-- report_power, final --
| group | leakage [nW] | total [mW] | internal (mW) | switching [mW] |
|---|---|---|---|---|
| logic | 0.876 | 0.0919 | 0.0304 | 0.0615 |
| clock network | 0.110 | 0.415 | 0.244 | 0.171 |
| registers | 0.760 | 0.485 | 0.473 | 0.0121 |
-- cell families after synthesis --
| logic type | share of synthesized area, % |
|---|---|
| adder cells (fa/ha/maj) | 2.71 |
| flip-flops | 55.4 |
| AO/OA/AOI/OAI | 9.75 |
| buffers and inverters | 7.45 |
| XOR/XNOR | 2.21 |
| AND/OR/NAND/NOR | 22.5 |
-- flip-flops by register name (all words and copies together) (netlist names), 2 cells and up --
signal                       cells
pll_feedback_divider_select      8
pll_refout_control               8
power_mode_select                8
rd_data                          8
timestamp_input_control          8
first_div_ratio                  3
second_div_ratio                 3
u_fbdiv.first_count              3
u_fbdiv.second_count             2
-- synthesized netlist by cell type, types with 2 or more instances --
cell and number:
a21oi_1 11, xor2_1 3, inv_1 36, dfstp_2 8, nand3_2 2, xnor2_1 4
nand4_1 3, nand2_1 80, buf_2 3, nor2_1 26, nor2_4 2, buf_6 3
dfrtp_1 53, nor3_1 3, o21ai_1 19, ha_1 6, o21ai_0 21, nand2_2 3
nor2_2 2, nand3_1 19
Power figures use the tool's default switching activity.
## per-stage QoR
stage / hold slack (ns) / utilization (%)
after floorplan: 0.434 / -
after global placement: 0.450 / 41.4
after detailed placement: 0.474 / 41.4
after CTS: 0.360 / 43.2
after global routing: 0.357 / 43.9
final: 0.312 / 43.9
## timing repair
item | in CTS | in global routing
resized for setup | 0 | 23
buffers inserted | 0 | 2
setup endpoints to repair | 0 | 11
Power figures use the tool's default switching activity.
## config.mk

```make
export PLATFORM = sky130hd
export DESIGN_NAME = lds_sequencer
export DESIGN_NICKNAME = d
export VERILOG_FILES = /design/src/common/lds_pkg.sv /design/src/hw/lds_sequencer.sv /design/src/hw/lds_sync_watch.sv
export SDC_FILE = /design/constraint.sdc
export NUM_CORES = 1
export LEC_CHECK = 0
export ABC_AREA = 1
export ABC_CLOCK_PERIOD_IN_PS = 3600
export BUFFER_PORTS_ARGS = -buffer_cell sky130_fd_sc_hd__buf_2
export CORE_MARGIN = 4
export CORE_UTILIZATION = 50
export DETAILED_ROUTE_END_ITERATION = 10
export PLACE_DENSITY = 0.75
export SYNTH_ARGS = -nofsm -noshare
export SYNTH_HDL_FRONTEND = slang
export SYNTH_SLANG_ARGS = --single-unit
export TNS_END_PERCENT = 50
```

## constraint.sdc

```tcl
create_clock -name ref_clk -period 3.6 [get_ports ref_clk]
set_clock_uncertainty 0.2 [all_clocks]
set_input_delay 0.72 -clock ref_clk [delete_from_list [all_inputs] [get_ports ref_clk]]
set_output_delay 0.72 -clock ref_clk [all_outputs]
set_load 0.03 [all_outputs]
```
$ cat src/hdl/cscr_device.sv
// configuration register bank with output dividers, sync and lock detect
`timescale 1ns/100ps
`include "cscr_params.svh"
module cscr_device (
  input  wire logic         ref_clk,
  input  wire logic         rst_n,
  cscr_link_if.dev          link,
  input  wire logic         phase_in_window,
  output logic [11:0]       clock_output_n,
  output logic [5:0]        pair_path_off,
  output logic [5:0][10:0]  pair_divide_value,
  output logic [5:0]        pair_extended,
  output logic [5:0]        pair_sync_exclude,
  output logic              device_powerdown,
  output logic              soft_reset_bit,
  output logic              crystal_osc_on,
  output logic              reference_doubler_on,
  output logic [4:0]        lock_pin_select,
  output logic [2:0]        lock_pin_driver,
  output logic [1:0]        charge_pump_gain,
  output logic [13:0]       lock_detect_count,
  output logic [11:0]       ref_div,
  output logic [17:0]       fb_div,
  output logic [17:0]       fb_cal_div,
  output logic [2:0]        fb_prescale,
  output logic              register_write_lock,
  output logic              digital_lock_detect,
  output logic              sync_active
);

  cscr_pkg::cscr_dev_s st_reg;
  cscr_pkg::cscr_dev_s st_next;

  // ---------------------------------------------
  // power-on contents of the bank
  // ---------------------------------------------
  // also the soft reset image, so both paths load the same values except register 0 bit 17, which soft reset sets
  function automatic cscr_pkg::cscr_bank_t dev_defaults();
    cscr_pkg::cscr_bank_t b;
    b = '0;
    for (int p = 0; p < `CSCR_NPAIR; p++) begin
      b[p] = `CSCR_D_PAIR;
    end
    b[3]                = `CSCR_D_PAIR3;
    b[`CSCR_A_SYNC]     = `CSCR_D_SYNC;
    b[`CSCR_A_LDPIN]    = `CSCR_D_LDPIN;
    b[`CSCR_A_GPO0]     = `CSCR_D_GPO0;
    b[`CSCR_A_GPO1]     = `CSCR_D_GPO1;
    b[`CSCR_A_PLLGAIN]  = `CSCR_D_PLLGAIN;
    b[`CSCR_A_REFDIV]   = `CSCR_D_REFDIV;
    b[`CSCR_A_CALDIV]   = `CSCR_D_CALDIV;
    b[`CSCR_A_FBDIV]    = `CSCR_D_FBDIV;
    return b;
  endfunction

  function automatic logic [10:0] div_of(input logic [31:0] w);
    return w[`CSCR_B_DIV_HI:`CSCR_B_DIV_LO];
  endfunction

  // ---------------------------------------------
  // next state
  // ---------------------------------------------
  always_comb begin
    logic        rise;
    logic        fall;
    logic [4:0]  addr;
    logic [31:0] data;
    logic        taken;
    logic        hold;
    logic [10:0] dv;
    logic        stop;
    logic [11:0] per;
    rise  = 1'b0;
    fall  = 1'b0;
    addr  = '0;
    data  = '0;
    taken = 1'b0;
    hold  = 1'b0;
    dv    = '0;
    stop  = 1'b0;
    per   = '0;
    st_next = st_reg;

    // second stage only feeds logic; the first is a pure synchroniser
    st_next.sclk_s = {st_reg.sclk_s[0], link.sclk};
    st_next.sdat_s = {st_reg.sdat_s[0], link.sdata};
    st_next.le_s   = {st_reg.le_s[0], link.latch_en};
    st_next.ok_s   = {st_reg.ok_s[0], phase_in_window};
    st_next.sclk_d = st_reg.sclk_s[1];
    st_next.le_d   = st_reg.le_s[1];
    rise = st_reg.sclk_s[1] & ~st_reg.sclk_d;
    fall = st_reg.le_d & ~st_reg.le_s[1];

    if (rise) begin
      st_next.shift = {st_reg.shift[30:0], st_reg.sdat_s[1]};
    end

    // ---------------------------------------------
    // commit of a serial frame
    // ---------------------------------------------
    if (st_reg.sync_cnt != 4'h0) begin
      st_next.sync_cnt = st_reg.sync_cnt - 4'h1;
    end
    addr  = st_reg.shift[4:0];
    data  = {st_reg.shift[31:5], 5'h00};
    taken = (addr == `CSCR_A_WLOCK) |
            ~st_reg.regs[`CSCR_A_WLOCK][`CSCR_B_WLOCK];
    if (fall && taken) begin
      if (addr == `CSCR_A_R0 && data[`CSCR_B_SOFT_RST]) begin
        st_next.regs = dev_defaults();
        // the rest of this frame is dropped on purpose
        st_next.regs[`CSCR_A_R0][`CSCR_B_SOFT_RST] = 1'b1;
      end else begin
        st_next.regs[addr] = data;
        st_next.regs[`CSCR_A_R0][`CSCR_B_SOFT_RST] = 1'b0;
        if (addr == `CSCR_A_FBDIV) begin
          st_next.sync_cnt = `CSCR_SYNC_CYC;
        end
      end
    end

    // ---------------------------------------------
    // lock detect
    // ---------------------------------------------
    // one ref_clk cycle stands in for one detector cycle
    if (!st_reg.ok_s[1]) begin
      st_next.ok_cnt = '0;
      st_next.locked = 1'b0;
    end else if (st_reg.ok_cnt >= st_reg.regs[`CSCR_A_PLLGAIN][19:6]) begin
      st_next.locked = 1'b1;
    end else begin
      st_next.ok_cnt = st_reg.ok_cnt + 14'h0001;
    end

    // ---------------------------------------------
    // sync condition
    // ---------------------------------------------
    hold = st_reg.regs[`CSCR_A_LDPIN][`CSCR_B_HOLD_SYNC] & ~st_reg.locked;
    st_next.sync_on = (st_next.sync_cnt != 4'h0) | hold;

    // ---------------------------------------------
    // output pair dividers
    // ---------------------------------------------
    // counting 2n cycles with the first n high keeps odd divides at
    // exact half duty without a falling-edge flop
    for (int p = 0; p < `CSCR_NPAIR; p++) begin
      // kept as a flop so the mode flag leaves the block straight from a register
      st_next.ext[p] = div_of(st_next.regs[p]) >= `CSCR_EXT_MIN;
      dv   = div_of(st_reg.regs[p]);
      per  = {dv, 1'b0} - 12'h001;
      stop = st_reg.regs[p][`CSCR_B_PATH_OFF] |
             st_reg.regs[`CSCR_A_R1][`CSCR_B_PWRDN] |
             (dv == 11'h000) |
             (st_reg.sync_on &
              ~st_reg.regs[`CSCR_A_SYNC][`CSCR_B_EXCL_LO + p]);
      if (stop) begin
        st_next.dcnt[p] = '0;
        st_next.clk_out[2*p]   = 1'b0;
        st_next.clk_out[2*p+1] = 1'b0;
      end else begin
        st_next.dcnt[p] = (st_reg.dcnt[p] >= per) ? 12'h000 : st_reg.dcnt[p] + 12'h001;
        st_next.clk_out[2*p]   = st_next.dcnt[p] < {1'b0, dv};
        st_next.clk_out[2*p+1] = st_next.dcnt[p] < {1'b0, dv};
      end
    end

    if (!rst_n) begin
      st_next          = '0;
      st_next.regs     = dev_defaults();
    end
  end

  always_ff @(posedge ref_clk) begin
    st_reg <= st_next;
  end

  // ---------------------------------------------
  // outputs, all taken from the state register
  // ---------------------------------------------
  genvar g;
  generate
    for (g = 0; g < `CSCR_NPAIR; g++) begin : g_pair
      assign pair_path_off[g]     = st_reg.regs[g][`CSCR_B_PATH_OFF];
      assign pair_divide_value[g] = st_reg.regs[g][`CSCR_B_DIV_HI:`CSCR_B_DIV_LO];
      assign pair_extended[g]     = st_reg.ext[g];
      assign pair_sync_exclude[g] = st_reg.regs[`CSCR_A_SYNC][`CSCR_B_EXCL_LO + g];
    end
  endgenerate

  assign clock_output_n       = st_reg.clk_out;
  assign device_powerdown     = st_reg.regs[`CSCR_A_R1][`CSCR_B_PWRDN];
  assign soft_reset_bit       = st_reg.regs[`CSCR_A_R0][`CSCR_B_SOFT_RST];
  assign crystal_osc_on       = st_reg.regs[`CSCR_A_SYNC][`CSCR_B_XTAL];
  assign reference_doubler_on = st_reg.regs[`CSCR_A_PLLGAIN][`CSCR_B_DOUBLER];
  assign lock_pin_select      = st_reg.regs[`CSCR_A_LDPIN][31:27];
  assign lock_pin_driver      = st_reg.regs[`CSCR_A_LDPIN][26:24];
  assign charge_pump_gain     = st_reg.regs[`CSCR_A_PLLGAIN][27:26];
  assign lock_detect_count    = st_reg.regs[`CSCR_A_PLLGAIN][19:6];
  assign ref_div              = st_reg.regs[`CSCR_A_REFDIV][31:20];
  assign fb_div               = st_reg.regs[`CSCR_A_FBDIV][22:5];
  assign fb_cal_div           = st_reg.regs[`CSCR_A_CALDIV][22:5];
  assign fb_prescale          = st_reg.regs[`CSCR_A_FBDIV][26:24];
  assign register_write_lock  = st_reg.regs[`CSCR_A_WLOCK][`CSCR_B_WLOCK];
  assign digital_lock_detect  = st_reg.locked;
  assign sync_active          = st_reg.sync_on;

endmodule // cscr_device
File: config.mk
export PLATFORM = sky130hd
export DESIGN_NAME = iot_tracker
export DESIGN_NICKNAME = d
export VERILOG_FILES = /design/src/rtl/iot_pkg.sv /design/src/rtl/iot_fifo.sv /design/src/rtl/iot_tracker.sv
export VERILOG_INCLUDE_DIRS = /design/src /design/src/rtl
export SDC_FILE = /design/constraint.sdc
export NUM_CORES = 2
export LEC_CHECK = 0
export ABC_AREA = 1
export BUFFER_PORTS_ARGS = -buffer_cell sky130_fd_sc_hd__clkbuf_2
export CAP_MARGIN = 20
export CORE_MARGIN = 2
export CORE_UTILIZATION = 45
export DETAILED_ROUTE_END_ITERATION = 8
export SETUP_SLACK_MARGIN = 0.1
export SLEW_MARGIN = 5
export SYNTH_ARGS = -nofsm -noshare
export SYNTH_HDL_FRONTEND = slang
export SYNTH_HIERARCHICAL = 1
export SYNTH_SLANG_ARGS = --single-unit
File: constraint.sdc
create_clock -name clk_sys_i -period 14.45 [get_ports clk_sys_i]
set_input_delay 2.1675 -clock clk_sys_i [delete_from_list [all_inputs] [get_ports clk_sys_i]]
set_output_delay 2.1675 -clock clk_sys_i [all_outputs]
set_load 0.05 [all_outputs]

__About this exercise__:
For each line above that includes the word "global", make a copy of that line.

__Task response__:
after global placement: 0.450 / 41.4
after global routing: 0.357 / 43.9
item | in CTS | in global routing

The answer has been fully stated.